A Ph.D. candidate at Florida Tech is researching ways to improve ACL (anterior cruciate ligament) reconstruction surgery outcomes with 4D printing.
Researcher Nashaita Patrawalla has a vested interest in her own research, having suffered an ACL injury and undergoing revision surgery herself.
About 175,000 surgeries to reconstruct torn ACLs are carried out annually in the US, yet approximately 10% of ACL reconstructions result in a failure of the skin graft used to replace the torn ligament.
Patrawalla is focusing on reconstructing the “enthesis,” the transition region from the ligament to the bone, which is missing in reconstructed ACLs and increases the chances of re-tears.
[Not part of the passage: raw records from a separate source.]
File: config.mk
export PLATFORM = sky130hd
export DESIGN_NAME = hazard_scoreboard_flat
export DESIGN_NICKNAME = d
export VERILOG_FILES = /design/src/rtl/hazard_scoreboard_if.sv /design/src/rtl/hazard_scoreboard.sv /design/src/flat_wrapper.sv
export SDC_FILE = /design/constraint.sdc
export NUM_CORES = 1
export LEC_CHECK = 0
export ABC_AREA = 1
export ABC_CLOCK_PERIOD_IN_PS = 2500
export CAP_MARGIN = 40
export CORE_MARGIN = 3
export CORE_UTILIZATION = 35
export CTS_CLUSTER_SIZE = 20
export DETAILED_ROUTE_END_ITERATION = 7
export SETUP_SLACK_MARGIN = 0.05
export SYNTH_ARGS = -nofsm -noshare
export SYNTH_HDL_FRONTEND = slang
export SYNTH_SLANG_ARGS = --single-unit
File: constraint.sdc
create_clock -name clk -period 2.5 [get_ports clk]
set_input_delay 0.5 -clock clk [delete_from_list [all_inputs] [get_ports clk]]
set_output_delay 0.5 -clock clk [all_outputs]
set_load 0.05 [all_outputs]
File: src/rtl/hazard_scoreboard_if.sv
// Signal bundle between the pipeline stage registers and the hazard scoreboard:
// decoded register/timing fields in, stall and forwarding selects out.
interface hazard_scoreboard_if #(
  parameter int RA_W  = 5,
  parameter int T_W   = 2,
  parameter int CNT_W = 16
);
  // ID stage
  logic [RA_W-1:0]  id_rs;
  logic [RA_W-1:0]  id_rt;
  logic [T_W-1:0]   id_tuse_rs;
  logic [T_W-1:0]   id_tuse_rt;
  logic             id_md_use;
  // EX stage
  logic [RA_W-1:0]  ex_rd;
  logic [T_W-1:0]   ex_tnew;
  logic [RA_W-1:0]  ex_rs;
  logic [RA_W-1:0]  ex_rt;
  logic             ex_md_start;
  logic             ex_md_div;
  // MEM / WB stages
  logic [RA_W-1:0]  mem_rd;
  logic [T_W-1:0]   mem_tnew;
  logic [RA_W-1:0]  mem_rt;
  logic [RA_W-1:0]  wb_rd;
  logic             stat_clr;
  // Results
  logic             stall;
  logic             fwd_rs_id;
  logic             fwd_rt_id;
  logic [1:0]       fwd_rs_ex;
  logic [1:0]       fwd_rt_ex;
  logic             fwd_rt_mem;
  logic             md_busy;
  logic [CNT_W-1:0] stall_cnt;

  modport master (
    output id_rs, id_rt, id_tuse_rs, id_tuse_rt, id_md_use,
    output ex_rd, ex_tnew, ex_rs, ex_rt, ex_md_start, ex_md_div,
    output mem_rd, mem_tnew, mem_rt, wb_rd, stat_clr,
    input  stall, fwd_rs_id, fwd_rt_id, fwd_rs_ex, fwd_rt_ex, fwd_rt_mem,
    input  md_busy, stall_cnt
  );

  modport slave (
    input  id_rs, id_rt, id_tuse_rs, id_tuse_rt, id_md_use,
    input  ex_rd, ex_tnew, ex_rs, ex_rt, ex_md_start, ex_md_div,
    input  mem_rd, mem_tnew, mem_rt, wb_rd, stat_clr,
    output stall, fwd_rs_id, fwd_rt_id, fwd_rs_ex, fwd_rt_ex, fwd_rt_mem,
    output md_busy, stall_cnt
  );
endinterface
She is using 4D printing techniques to produce a functional ACL enthesis to reduce the risk of re-tears and injuries. The research combines advanced technologies such as Raman spectroscopy and 3D printing to recreate the enthesis region.
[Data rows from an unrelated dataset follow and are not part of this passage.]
--- src/rtl/hamming_pkg.sv ---
// Shared SECDED Hamming(8,4) definitions: bit map and encode function.
// Imported by both the transmit encoder and the receive decoder.
package hamming_pkg;

    localparam int unsigned DATA_W = 4;
    localparam int unsigned CODE_W = 8;

    // Data bit positions inside the codeword
    localparam int unsigned P_D0 = 2;
    localparam int unsigned P_D1 = 4;
    localparam int unsigned P_D2 = 5;
    localparam int unsigned P_D3 = 6;

    // Parity bit positions; P_ALL makes total parity even
    localparam int unsigned P_P0  = 0;
    localparam int unsigned P_P1  = 1;
    localparam int unsigned P_P3  = 3;
    localparam int unsigned P_ALL = 7;

    function automatic logic [CODE_W-1:0] hamming_encode(input logic [DATA_W-1:0] d);
        logic [CODE_W-1:0] c;
        c          = '0;
        c[P_D3]    = d[3];
        c[P_D2]    = d[2];
        c[P_D1]    = d[1];
        c[P_D0]    = d[0];
        c[P_P3]    = c[P_D3] ^ c[P_D2] ^ c[P_D1];
        c[P_P1]    = c[P_D3] ^ c[P_D2] ^ c[P_D0];
        c[P_P0]    = c[P_D3] ^ c[P_D1] ^ c[P_D0];
        c[P_ALL]   = ^c[CODE_W-2:0];
        return c;
    endfunction

endpackage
Researchers in the lab at Florida Tech are investigating different alignment techniques for collagen fibers in native tissues to improve tissue regeneration. Patrawalla’s work focuses on combining magnetic field application with 3D-printing to create a 4D printing platform. The aim is to produce highly aligned collagen matrices by adjusting the magnetic field applied to the manufactured tissue scaffolds.
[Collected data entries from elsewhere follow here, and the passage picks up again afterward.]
File: src/rtl/router_pkt_pkg.sv
// Shared flit-format definitions for the Aurora packetizer and de-packetizer.
package router_pkt_pkg;

    // Flit field layout: {payload, ttl, pkt_number, src_router}
    localparam int SRC_LSB        = 0;
    localparam int SRC_W          = 2;
    localparam int SEQ_LSB        = 2;
    localparam int SEQ_W          = 5;
    localparam int TTL_LSB        = 7;
    localparam int TTL_W          = 2;
    localparam int PAYLOAD_LSB    = 9;

    // Payload carried by flits 0..17 and by the shorter final flit 18
    localparam int FLIT_PAYLOAD_W = 55;
    localparam int LAST_PAYLOAD_W = 44;
    localparam int FMT_LSB        = PAYLOAD_LSB + LAST_PAYLOAD_W;

    localparam int NUMBER_PACKET  = 19;

    typedef enum logic [1:0] {
        IDLE    = 2'd0,
        COLLECT = 2'd1,
        DONE    = 2'd2
    } state_t;

    // One-hot after prioritisation; at most one bit is set per flit
    typedef struct packed {
        logic seq;
        logic src;
        logic dup;
        logic fmt;
    } flit_err_t;

    typedef logic [NUMBER_PACKET-1:0] bitmap_t;

endpackage

File: src/rtl/decode_packet_flit_hdr_check.sv
// Combinational flit header decode and validity checks against the
// current frame's received bitmap and latched source router.
module flit_hdr_check
    import router_pkt_pkg::*;
#(
    parameter int AURORA_DATA_WIDTH = 64
) (
    input  logic [AURORA_DATA_WIDTH-1:0] data,
    input  bitmap_t                      bitmap,
    input  logic [SRC_W-1:0]             src_latched,
    input  logic                         first,
    output logic [SEQ_W-1:0]             idx,
    output logic [SRC_W-1:0]             src,
    output logic [FLIT_PAYLOAD_W-1:0]    payload,
    output logic [LAST_PAYLOAD_W-1:0]    last_payload,
    output bitmap_t                      idx_onehot,
    output logic                         is_last,
    output logic                         accept,
    output flit_err_t                    err
);

    logic seq_bad;
    logic src_bad;
    logic dup_bad;
    logic fmt_bad;

    // TTL is carried on the link but has no meaning on the receive side
    logic [TTL_W-1:0] ttl_unused;
    assign ttl_unused = data[TTL_LSB +: TTL_W];

    // Field extraction, raw checks, then priority resolution seq > src > dup > fmt
    always_comb begin
        // NOTE: every output gets a default first so no path through this block can infer a latch.
        idx          = data[SEQ_LSB +: SEQ_W];
        src          = data[SRC_LSB +: SRC_W];
        payload      = data[PAYLOAD_LSB +: FLIT_PAYLOAD_W];
        last_payload = data[PAYLOAD_LSB +: LAST_PAYLOAD_W];
        idx_onehot   = bitmap_t'(1) << idx;
        is_last      = (idx == SEQ_W'(NUMBER_PACKET - 1));

        seq_bad = (idx >= SEQ_W'(NUMBER_PACKET));
        src_bad = !first && (src != src_latched);
        dup_bad = |(bitmap & idx_onehot);
        fmt_bad = is_last && (|data[AURORA_DATA_WIDTH-1:FMT_LSB]);

        err = '0;
        if (seq_bad) begin
            err.seq = 1'b1;
        end else if (src_bad) begin
            err.src = 1'b1;
        end else if (dup_bad) begin
            err.dup = 1'b1;
        end else if (fmt_bad) begin
            err.fmt = 1'b1;
        end

        // A format problem is reported but the flit is still used
        accept = !(seq_bad || src_bad || dup_bad);
    end

endmodule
Aligned collagen fibers are important for impacting cellular response, which is critical for successful tissue regeneration.
“With regular 3D printing of collagen, the fibers would orient randomly, which would impact the mechanics and cell response,” said Patrawalla.
“When you achieve alignment of the fibers within the graft, it has the potential to improve some of the properties by resembling the native tissue closely and by providing cues for expedited tissue regeneration.”
The lab is also exploring the use of bioceramics to generate a gradient in mineral composition on the tissue-engineered scaffold. Future projects will involve testing the ACL enthesis in rabbit models with the goal of getting the process adopted into clinical settings.